Normalidad

20/08/2026 04:00
    La sociedad de Sinaloa y sus comunidades merecen ya el regreso de su normalidad, esa que les ha permitido convivir y fortalecer lazos con sus prójimos; esa, en la que las tardes de calor extremo se hacen más llevaderas mientras se salen de sus casas; esa, en la que hasta en las noches se puede solucionar algún olvido.

    Suman ya casi dos años en que la violencia estalló en Sinaloa por la disputa de facciones del crimen organizado que han llevado su lucha a las calles de los diferentes municipios de la entidad.

    Han sido dos años en que la vida de las y los sinaloenses se han trastocado y por ahora no se sabe cuándo podrá volver a su normalidad.

    Porque en muchas zonas, las tardes de bullicio en los barrios hoy están enmarcadas por el silencio de las familias que prefieren mantenerse bajo resguardo.

    Y las tardes de banqueta durante el calor, hoy son espacios abandonados, porque nadie quiere exponerse a la violencia que sigue acechando la tranquilidad de la sociedad.

    Los negocios a los que fácilmente se frecuentaba durante las noches, ya no han abierto más y solo unos cuantos siguen operando. Las taquerías y las cenadurías reciben a sus clientes, pero rara vez hay turno de espera para ser atendidos.

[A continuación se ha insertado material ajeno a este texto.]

This is an optimization exercise on Yosys and OpenROAD, whose aim is small area, not a production implementation. Function was checked by simulation only, so behaviour that the tests miss may differ from the original. No activity file was given, so power comes from the tool's default toggle rates.

[flow/config.mk]
export PLATFORM = sky130hd
export DESIGN_NAME = sfr_top
export DESIGN_NICKNAME = sfr_top
export VERILOG_FILES = /design/flow/design.v
export SDC_FILE = /design/flow/constraint.sdc
export NUM_CORES = 4
export LEC_CHECK = 0
export CAP_MARGIN = 20
export CORE_MARGIN = 2
export CORE_UTILIZATION = 40
export SLEW_MARGIN = 20
[flow/run.sh]
#!/bin/bash
# synth_recipe.tcl (not shown) runs the flow's synth.tcl, then flattens the netlist and writes it again
# the make line also repeats each setting of config.mk as NAME=value (left out here)
make -C /OpenROAD-flow-scripts/flow DESIGN_CONFIG=/design/flow/config.mk WORK_HOME=/design/flow/orfs CLKGATE_MAP_FILE= SYNTH_SCRIPT=/design/flow/synth_recipe.tcl finish
[flow/design.v]
module sfr_div (
    input  wire        clk,
    input  wire        rst,
    input  wire        start,
    input  wire [31:0] num,
    input  wire [25:0] den,
    output reg         busy,
    output wire [31:0] quo
);
    reg [31:0] q;        
    reg [31:0] r;        
    reg [5:0]  n;        
    reg [25:0] d;
    wire [32:0] trial = {r[31:0], q[31]} - {7'd0, d};
    assign quo = q;
    always @(posedge clk) begin
        if (rst) begin
            busy <= 1'b0;
            q    <= 32'd0;
            r    <= 32'd0;
            n    <= 6'd0;
            d    <= 26'd0;
        end else if (start) begin
            busy <= 1'b1;
            q    <= num + {6'd0, den} - 32'd1;
            r    <= 32'd0;
            n    <= 6'd32;
            d    <= den;
        end else if (busy) begin
            if (!trial[32]) begin
                r <= trial[31:0];
                q <= {q[30:0], 1'b1};
            end else begin
                r <= {r[30:0], q[31]};
                q <= {q[30:0], 1'b0};
            end
            n <= n - 6'd1;
            if (n == 6'd1)
                busy <= 1'b0;
        end
    end
endmodule
module sfr_top (
    input  wire        clk,
    input  wire        rst,
    input  wire        evt_valid,
    input  wire [31:0] evt_data,
    output wire        evt_ready,
    output reg         rec_valid,
    output reg  [2:0]  rec_port,
    output reg         rec_last,
    output reg  [7:0]  rec_data,
    output wire [15:0] status,
    output wire [31:0] config_word,
    output wire [31:0] baud_word,
    output wire [31:0] stage_word
);
    localparam integer MAX_LGE  = 64;
    localparam integer BUF      = MAX_LGE + 2;
    localparam integer TICK_HZ  = 9600;
    localparam integer CNT_W    = 16;
    localparam [7:0] STX = 8'h02;
    localparam [2:0] P_STD = 3'd0, P_BCAST = 3'd1, P_SPEC = 3'd2, P_ANY = 3'd3, P_TXP = 3'd4;
    localparam [1:0] RX_START = 2'd0, RX_LEN = 2'd1, RX_BODY = 2'd2;
    localparam [1:0] TX_IDLE = 2'd0, TX_WAIT = 2'd1, TX_SEND = 2'd2;
    localparam [2:0] R_NONE = 3'd0, R_OK = 3'd1, R_BCC = 3'd2, R_LEN = 3'd3,
                     R_LINE = 3'd4, R_TIMEOUT = 3'd5;
    localparam [1:0] F_TX_BUSY = 2'd1, F_CONFIG = 2'd2, F_ILLEGAL = 2'd3;
    localparam [2:0] S_IDLE = 3'd0, S_DIV_LEN = 3'd1, S_DIV_START = 3'd2,
                     S_CLASS = 3'd3, S_DIV_RESP = 3'd4, S_ANY = 3'd5, S_TX = 3'd6;
    reg        run;
    reg [1:0]  rx_state;
    reg [7:0]  body_count;
    reg        resid_armed;
    reg [CNT_W-1:0] resid_cnt;
    reg [1:0]  tx_state;
    reg [8:0]  tx_len;
    reg [CNT_W-1:0] resp_cnt;
    reg [2:0]  last_result;
    reg        fault;
    reg [1:0]  fault_cause;
    reg [4:0]  cfg_node;
    reg [3:0]  cfg_en;
    reg [23:0] cfg_baud;
    reg [23:0] baud_stage;
    reg [8*BUF-1:0] rxb;
    reg [8*BUF-1:0] txb;
    reg [2:0]  seq;
    reg [7:0]  bcc_acc;       
    reg [8:0]  idx;           
    reg [2:0]  cls_port;      
    reg        any_pending;
    reg [4:0]  start_node;
    reg [3:0]  start_en;
    assign evt_ready = (seq == S_IDLE);
    wire accept = evt_valid && evt_ready;
    assign status      = {5'd0, fault_cause, fault, last_result, run, tx_state, rx_state};
    assign config_word = {20'd0, cfg_en, 3'd0, cfg_node};
    assign baud_word   = {8'd0, cfg_baud};
    assign stage_word  = {8'd0, baud_stage};
    wire [3:0] op = evt_data[31:28];
    wire [7:0] d  = evt_data[7:0];
    reg legal;
    always @(*) begin
        case (op)
            4'h1:    legal = (evt_data[27:8] == 20'd0);
            4'h2:    legal = (evt_data[27:2] == 26'd0) && (evt_data[1:0] != 2'd3);
            4'h3:    legal = (evt_data[27:0] == 28'd0);
            4'h4:    legal = (evt_data[27:0] == 28'd0);
            4'h5:    legal = (evt_data[27:24] == 4'd0);
            4'h6:    legal = (evt_data[27:12] == 16'd0) && (evt_data[7:5] == 3'd0);
            4'h7:    legal = (evt_data[27:0] == 28'd0);
            default: legal = 1'b0;
        endcase
    end
    wire [7:0] lge = rxb[15:8];
    wire [7:0] adr = rxb[23:16];
    wire [8:0] frame_len = {1'b0, lge} + 9'd2;
    wire is_last_body = (body_count + 8'd1 == lge);
    reg         div_start;
    reg  [31:0] div_num;
    reg  [25:0] div_den;
    wire        div_busy;
    wire [31:0] div_q;
    sfr_div u_div (
        .clk   (clk),
        .rst   (rst),
        .start (div_start),
        .num   (div_num),
        .den   (div_den),
        .busy  (div_busy),
        .quo   (div_q)
    );
    wire [31:0] load_full = div_q + 32'd1;
    always @(posedge clk) begin
        if (rst) begin
            run         <= 1'b0;
            rx_state    <= RX_START;
            body_count  <= 8'd0;
            resid_armed <= 1'b0;
            resid_cnt   <= {CNT_W{1'b0}};
            tx_state    <= TX_IDLE;
            tx_len      <= 9'd0;
            resp_cnt    <= {CNT_W{1'b0}};
            last_result <= R_NONE;
            fault       <= 1'b0;
            fault_cause <= 2'd0;
            cfg_node    <= 5'd0;
            cfg_en      <= 4'd0;
            cfg_baud    <= 24'd0;
            baud_stage  <= 24'd0;
            seq         <= S_IDLE;
            bcc_acc     <= 8'd0;
            idx         <= 9'd0;
            cls_port    <= 3'd0;
            any_pending <= 1'b0;
            start_node  <= 5'd0;
            start_en    <= 4'd0;
            div_start   <= 1'b0;
            div_num     <= 32'd0;
            div_den     <= 26'd0;
            rec_valid   <= 1'b0;
            rec_port    <= 3'd0;
            rec_last    <= 1'b0;
            rec_data    <= 8'd0;
        end else begin
            div_start <= 1'b0;
            rec_valid <= 1'b0;
            rec_last  <= 1'b0;
            case (seq)
            S_IDLE: if (accept && !fault) begin
                if (!legal) begin
                    fault       <= 1'b1;
                    fault_cause <= F_ILLEGAL;
                end else begin
                    case (op)
                    4'h1: if (run) begin
                        case (rx_state)
                        RX_START: if (d == STX) begin
                            rxb[7:0] <= d;
                            rx_state <= RX_LEN;
                        end
                        RX_LEN: if (d >= 8'd2 && d <= MAX_LGE) begin
                            rxb[15:8]  <= d;
                            body_count <= 8'd0;
                            bcc_acc    <= STX ^ d;
                            div_num    <= 33 * TICK_HZ * {24'd0, d};
                            div_den    <= {1'b0, cfg_baud, 1'b0};
                            div_start  <= 1'b1;
                            seq        <= S_DIV_LEN;
                        end else begin
                            last_result <= R_LEN;
                            rx_state    <= RX_START;
                            body_count  <= 8'd0;
                            resid_armed <= 1'b0;
                            resid_cnt   <= {CNT_W{1'b0}};
                        end
                        default: begin  
                            rxb[8*(2 + body_count) +: 8] <= d;
                            body_count <= body_count + 8'd1;
                            if (!is_last_body) begin
                                bcc_acc <= bcc_acc ^ d;
                            end else begin
                                rx_state    <= RX_START;
                                body_count  <= 8'd0;
                                resid_armed <= 1'b0;
                                resid_cnt   <= {CNT_W{1'b0}};
                                if (bcc_acc != d) begin
                                    last_result <= R_BCC;
                                end else begin
                                    last_result <= R_OK;
                                    any_pending <= cfg_en[3];
                                    idx         <= 9'd0;
                                    if (adr[7]) begin
                                        cls_port <= P_SPEC;
                                        seq      <= cfg_en[2] ? S_CLASS : S_ANY;
                                    end else if (adr[6] && adr[4:0] == cfg_node) begin
                                        if (tx_state != TX_IDLE) begin
                                            fault       <= 1'b1;
                                            fault_cause <= F_TX_BUSY;
                                        end else begin
                                            txb <= rxb;
                                            txb[8*(2 + body_count) +: 8] <= d;
                                            tx_len    <= frame_len;
                                            div_num   <= 22 * TICK_HZ * 2;
                                            div_den   <= {1'b0, cfg_baud, 1'b0};
                                            div_start <= 1'b1;
                                            seq       <= S_DIV_RESP;
                                        end
                                    end else if (adr[5]) begin
                                        cls_port <= P_BCAST;
                                        seq      <= cfg_en[1] ? S_CLASS : S_ANY;
                                    end else if (adr[4:0] == cfg_node) begin
                                        cls_port <= P_STD;
                                        seq      <= cfg_en[0] ? S_CLASS : S_ANY;
                                    end else begin
                                        seq      <= S_ANY;
                                    end
                                end
                            end
                        end
                        endcase
                    end
                    4'h2: if (run) begin
                        if (rx_state != RX_START)
                            last_result <= R_LINE;
                        rx_state    <= RX_START;
                        body_count  <= 8'd0;
                        resid_armed <= 1'b0;
                        resid_cnt   <= {CNT_W{1'b0}};
                    end
                    4'h3: begin
                        if (resid_armed) begin
                            resid_cnt <= resid_cnt - 1'b1;
                            if (resid_cnt == 1) begin
                                last_result <= R_TIMEOUT;
                                rx_state    <= RX_START;
                                body_count  <= 8'd0;
                                resid_armed <= 1'b0;
                                resid_cnt   <= {CNT_W{1'b0}};
                            end
                        end
                        if (tx_state == TX_WAIT) begin
                            resp_cnt <= resp_cnt - 1'b1;
                            if (resp_cnt == 1) begin
                                tx_state <= TX_SEND;
                                idx      <= 9'd0;
                                seq      <= S_TX;
                            end
                        end
                    end
                    4'h4: if (tx_state == TX_SEND)
                        tx_state <= TX_IDLE;
                    4'h5: baud_stage <= evt_data[23:0];
                    4'h6: begin
                        run         <= 1'b0;
                        rx_state    <= RX_START;
                        body_count  <= 8'd0;
                        resid_armed <= 1'b0;
                        resid_cnt   <= {CNT_W{1'b0}};
                        if (tx_state == TX_WAIT) begin
                            tx_state <= TX_IDLE;
                            resp_cnt <= {CNT_W{1'b0}};
                        end
                        if (baud_stage == 24'd0) begin
                            fault       <= 1'b1;
                            fault_cause <= F_CONFIG;
                        end else begin
                            start_node <= evt_data[4:0];
                            start_en   <= evt_data[11:8];
                            div_num    <= 33 * TICK_HZ * MAX_LGE;
                            div_den    <= {1'b0, baud_stage, 1'b0};
                            div_start  <= 1'b1;
                            seq        <= S_DIV_START;
                        end
                    end
                    default: begin
                        run         <= 1'b0;
                        rx_state    <= RX_START;
                        body_count  <= 8'd0;
                        resid_armed <= 1'b0;
                        resid_cnt   <= {CNT_W{1'b0}};
                        if (tx_state == TX_WAIT) begin
                            tx_state <= TX_IDLE;
                            resp_cnt <= {CNT_W{1'b0}};
                        end
                    end
                    endcase
                end
            end
            S_DIV_LEN: if (!div_start && !div_busy) begin
                resid_cnt   <= load_full[CNT_W-1:0];
                resid_armed <= 1'b1;
                rx_state    <= RX_BODY;
                seq         <= S_IDLE;
            end
            S_DIV_START: if (!div_start && !div_busy) begin
                if (load_full > {{(32-CNT_W){1'b0}}, {CNT_W{1'b1}}}) begin
                    fault       <= 1'b1;
                    fault_cause <= F_CONFIG;
                end else begin
                    cfg_node    <= start_node;
                    cfg_en      <= start_en;
                    cfg_baud    <= baud_stage;
                    last_result <= R_NONE;
                    run         <= 1'b1;
                end
                seq <= S_IDLE;
            end
            S_DIV_RESP: if (!div_start && !div_busy) begin
                resp_cnt <= load_full[CNT_W-1:0];
                tx_state <= TX_WAIT;
                seq      <= S_ANY;
            end
            S_CLASS: begin
                rec_valid <= 1'b1;
                rec_port  <= cls_port;
                rec_data  <= rxb[8*idx +: 8];
                rec_last  <= (idx == frame_len - 9'd1);
                if (idx == frame_len - 9'd1) begin
                    idx <= 9'd0;
                    seq <= S_ANY;
                end else begin
                    idx <= idx + 9'd1;
                end
            end
            S_ANY: begin
                if (!any_pending) begin
                    seq <= S_IDLE;
                end else begin
                    rec_valid <= 1'b1;
                    rec_port  <= P_ANY;
                    rec_data  <= rxb[8*idx +: 8];
                    rec_last  <= (idx == frame_len - 9'd1);
                    if (idx == frame_len - 9'd1) begin
                        idx         <= 9'd0;
                        any_pending <= 1'b0;
                        seq         <= S_IDLE;
                    end else begin
                        idx <= idx + 9'd1;
                    end
                end
            end
            S_TX: begin
                rec_valid <= 1'b1;
                rec_port  <= P_TXP;
                rec_data  <= txb[8*idx +: 8];
                rec_last  <= (idx == tx_len - 9'd1);
                if (idx == tx_len - 9'd1) begin
                    idx <= 9'd0;
                    seq <= S_IDLE;
                end else begin
                    idx <= idx + 9'd1;
                end
            end
            default: seq <= S_IDLE;
            endcase
        end
    end
endmodule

    Y las compras de último momento ya no se dejan hasta el último, pues se prefiere aprovechar la luz del día para salir a la calle y evitar algún incidente, aunque nunca se sabe en qué momento se podrían presentar.

    El ritmo habitual de las ciudades y de las comunidades se ha ido perdiendo mientras la violencia ha impuesto su ley sobre ellas.

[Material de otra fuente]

Context: an optimization exercise on an open-source flow, tuned for small area, a short achievable clock period and few clock cycles. The choices shown serve that exercise and are no tape-out recipe. Power figures rest on the tool's default switching activity, not on a simulated workload.

==> harbor <==
==> flow/design.v <==
module daly_rx (
    input  wire        clk,
    input  wire        rst,
    input  wire        start_valid,
    output wire        start_ready,
    input  wire [7:0]  start_cmd,
    input  wire [7:0]  start_n,
    input  wire        start_w2,
    input  wire [7:0]  start_count,
    input  wire        rx_valid,
    output wire        rx_ready,
    input  wire [7:0]  rx_data,
    input  wire        rx_last,
    input  wire        rx_ctl,
    output wire        item_valid,
    input  wire        item_ready,
    output wire [15:0] item_data,
    output wire        log_valid,
    output wire        log_kind,
    output wire [7:0]  log_a,
    output wire [7:0]  log_b,
    output wire        done,
    output wire [7:0]  done_frames,
    output wire [7:0]  done_items,
    output wire [2:0]  done_detail
);
    localparam D_NONE      = 3'd0;
    localparam D_READ_ERR  = 3'd1;
    localparam D_NO_DATA   = 3'd2;
    localparam D_SHORT     = 3'd3;
    localparam D_CHECKSUM  = 3'd4;
    localparam D_COMMAND   = 3'd5;
    reg        sr;             
    reg        rdy;            
    reg        rx_on;          
    reg        done_r;
    reg        emit;           
    reg [2:0]  ij;             
    reg        inc_e;          
    reg [7:0]  x_cmd;
    reg        x_w2;
    reg [7:0]  rem;            
    reg [7:0]  nleft;          
    reg [3:0]  bc;             
    reg        cmd_ok;
    reg [7:0]  idx;            
    reg [7:0]  pb [0:6];       
    reg [7:0]  d_r;
    reg        v_r;            
    reg        e_r;            
    reg        s_r;            
    reg        k_r;            
    reg [7:0]  sum;            
    reg [15:0] itm;            
    reg [7:0]  frames;
    reg [7:0]  series;
    reg [7:0]  eidx;           
    reg [2:0]  detail;
    reg        log_v;
    reg        log_k;
    assign start_ready = sr;
    assign rx_ready    = rdy;
    assign item_valid  = emit;
    assign item_data   = itm;
    assign log_valid   = log_v;
    assign log_kind    = log_k;
    assign log_a       = eidx;
    assign log_b       = idx;
    assign done        = done_r;
    assign done_frames = frames;
    assign done_items  = series;
    assign done_detail = detail;
    wire start_take = start_valid && sr;
    wire take  = rx_valid && rdy;
    wire dbeat = take && !rx_ctl;
    wire cbeat = take && rx_ctl;
    wire b12   = (bc == 4'd12);
    wire fin_slot = take && b12;
    wire short = dbeat && !b12 && rx_last;
    wire eq    = (d_r == sum);
    wire more  = (rem != 8'd0);
    wire okf   = e_r && eq && cmd_ok;
    wire lk    = okf && more;
    wire mm    = (idx != eidx);
    wire emit_take = emit && item_ready;
    wire last_item = (rem == 8'd1) || (ij == (x_w2 ? 3'd2 : 3'd6));
    wire emit_n    = lk || (emit && !(item_ready && last_item));
    wire rx_on_n   = rx_on && !(cbeat || short || (fin_slot && nleft == 8'd1));
    wire fin_n     = !rx_on_n && !emit_n && !take;
    wire [3:0] freed = x_w2 ? {ij, 1'b1} : {1'b0, ij};
    wire [3:0] bc1   = bc + 4'd1;
    wire stall_t = emit && !b12 && (bc1 >= 4'd5) && (bc1 - 4'd5 > freed);
    wire stall_h = emit && (bc >= 4'd5) && (bc - 4'd5 > freed);
    wire stall_n = take ? stall_t : stall_h;
    wire [2:0] sel = emit ? ij + 3'd1 : 3'd0;
    wire [2:0] sel2 = {sel[1:0], 1'b0};
    wire [15:0] item_sel = x_w2 ? {pb[sel2], pb[sel2 + 3'd1]}
                                : {{8{pb[sel][7]}}, pb[sel]};
    always @(posedge clk) begin
        if (take) begin
            if (bc == 4'd2)
                cmd_ok <= (rx_data == x_cmd);
            if (bc == 4'd4)
                idx <= rx_data;
            if (bc == 4'd5)  pb[0] <= rx_data;
            if (bc == 4'd6)  pb[1] <= rx_data;
            if (bc == 4'd7)  pb[2] <= rx_data;
            if (bc == 4'd8)  pb[3] <= rx_data;
            if (bc == 4'd9)  pb[4] <= rx_data;
            if (bc == 4'd10) pb[5] <= rx_data;
            if (bc == 4'd11) pb[6] <= rx_data;
            bc <= b12 ? 4'd0 : bc1;
        end
        if (fin_slot)
            nleft <= nleft - 8'd1;
        d_r <= rx_data;
        v_r <= dbeat;
        e_r <= fin_slot;
        s_r <= short;
        k_r <= cbeat;
        if (e_r)
            sum <= 8'd0;
        else if (v_r)
            sum <= sum + d_r;
        if (k_r)
            detail <= d_r[0] ? D_READ_ERR : D_NO_DATA;
        if (e_r) begin
            log_k <= 1'b1;
            if (!eq)
                detail <= D_CHECKSUM;
            else if (!cmd_ok)
                detail <= D_COMMAND;
            else
                frames <= frames + 8'd1;
        end
        if (inc_e)
            eidx <= eidx + 8'd1;
        if (s_r) begin
            detail <= D_SHORT;
            log_k  <= 1'b0;
            eidx   <= {4'd0, bc};
            idx    <= 8'd0;
        end
        if (!emit || item_ready)
            itm <= item_sel;
        if (emit_take) begin
            series <= series + 8'd1;
            rem    <= rem - 8'd1;
            ij     <= ij + 3'd1;
        end
        if (lk)
            ij <= 3'd0;
        if (start_take) begin
            x_cmd  <= start_cmd;
            x_w2   <= start_w2;
            rem    <= start_count;
            nleft  <= start_n;
            bc     <= 4'd0;
            sum    <= 8'd0;
            frames <= 8'd0;
            series <= 8'd0;
            eidx   <= 8'd1;
            detail <= D_NONE;
        end
    end
    always @(posedge clk) begin
        if (rst) begin
            sr     <= 1'b1;
            rdy    <= 1'b0;
            rx_on  <= 1'b0;
            emit   <= 1'b0;
            done_r <= 1'b0;
            log_v  <= 1'b0;
            inc_e  <= 1'b0;
        end else begin
            log_v <= s_r || (lk && mm);
            inc_e <= lk;
            if (start_take) begin
                sr     <= (start_n == 8'd0);
                rdy    <= (start_n != 8'd0);
                rx_on  <= (start_n != 8'd0);
                emit   <= 1'b0;
                done_r <= (start_n == 8'd0);
            end else if (!sr) begin
                rx_on  <= rx_on_n;
                rdy    <= rx_on_n && !stall_n;
                emit   <= emit_n;
                done_r <= fin_n;
                sr     <= fin_n;
            end else begin
                done_r <= 1'b0;
            end
        end
    end
endmodule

    Y han sido dos años en que la dinámica de convivencia social, con las interacciones en los espacios comunitarios, en los negocios y los sitios públicos, ha sido trastocada por las acciones del crimen organizado.

    La sociedad de Sinaloa y sus comunidades merecen ya el regreso de su normalidad, esa que les ha permitido convivir y fortalecer lazos con sus prójimos; esa, en la que las tardes de calor extremo se hacen más llevaderas mientras se salen de sus casas; esa, en la que hasta en las noches se puede solucionar algún olvido.

    La normalidad aún no ha sido devuelta y la violencia sigue vigente en Sinaloa, en una región u otra. Pero ya es tiempo de que las autoridades de los tres niveles de Gobierno se atrevan a restablecerla, pues nadie aguanta más seguir cambiando sus rutinas, a cambio de nada.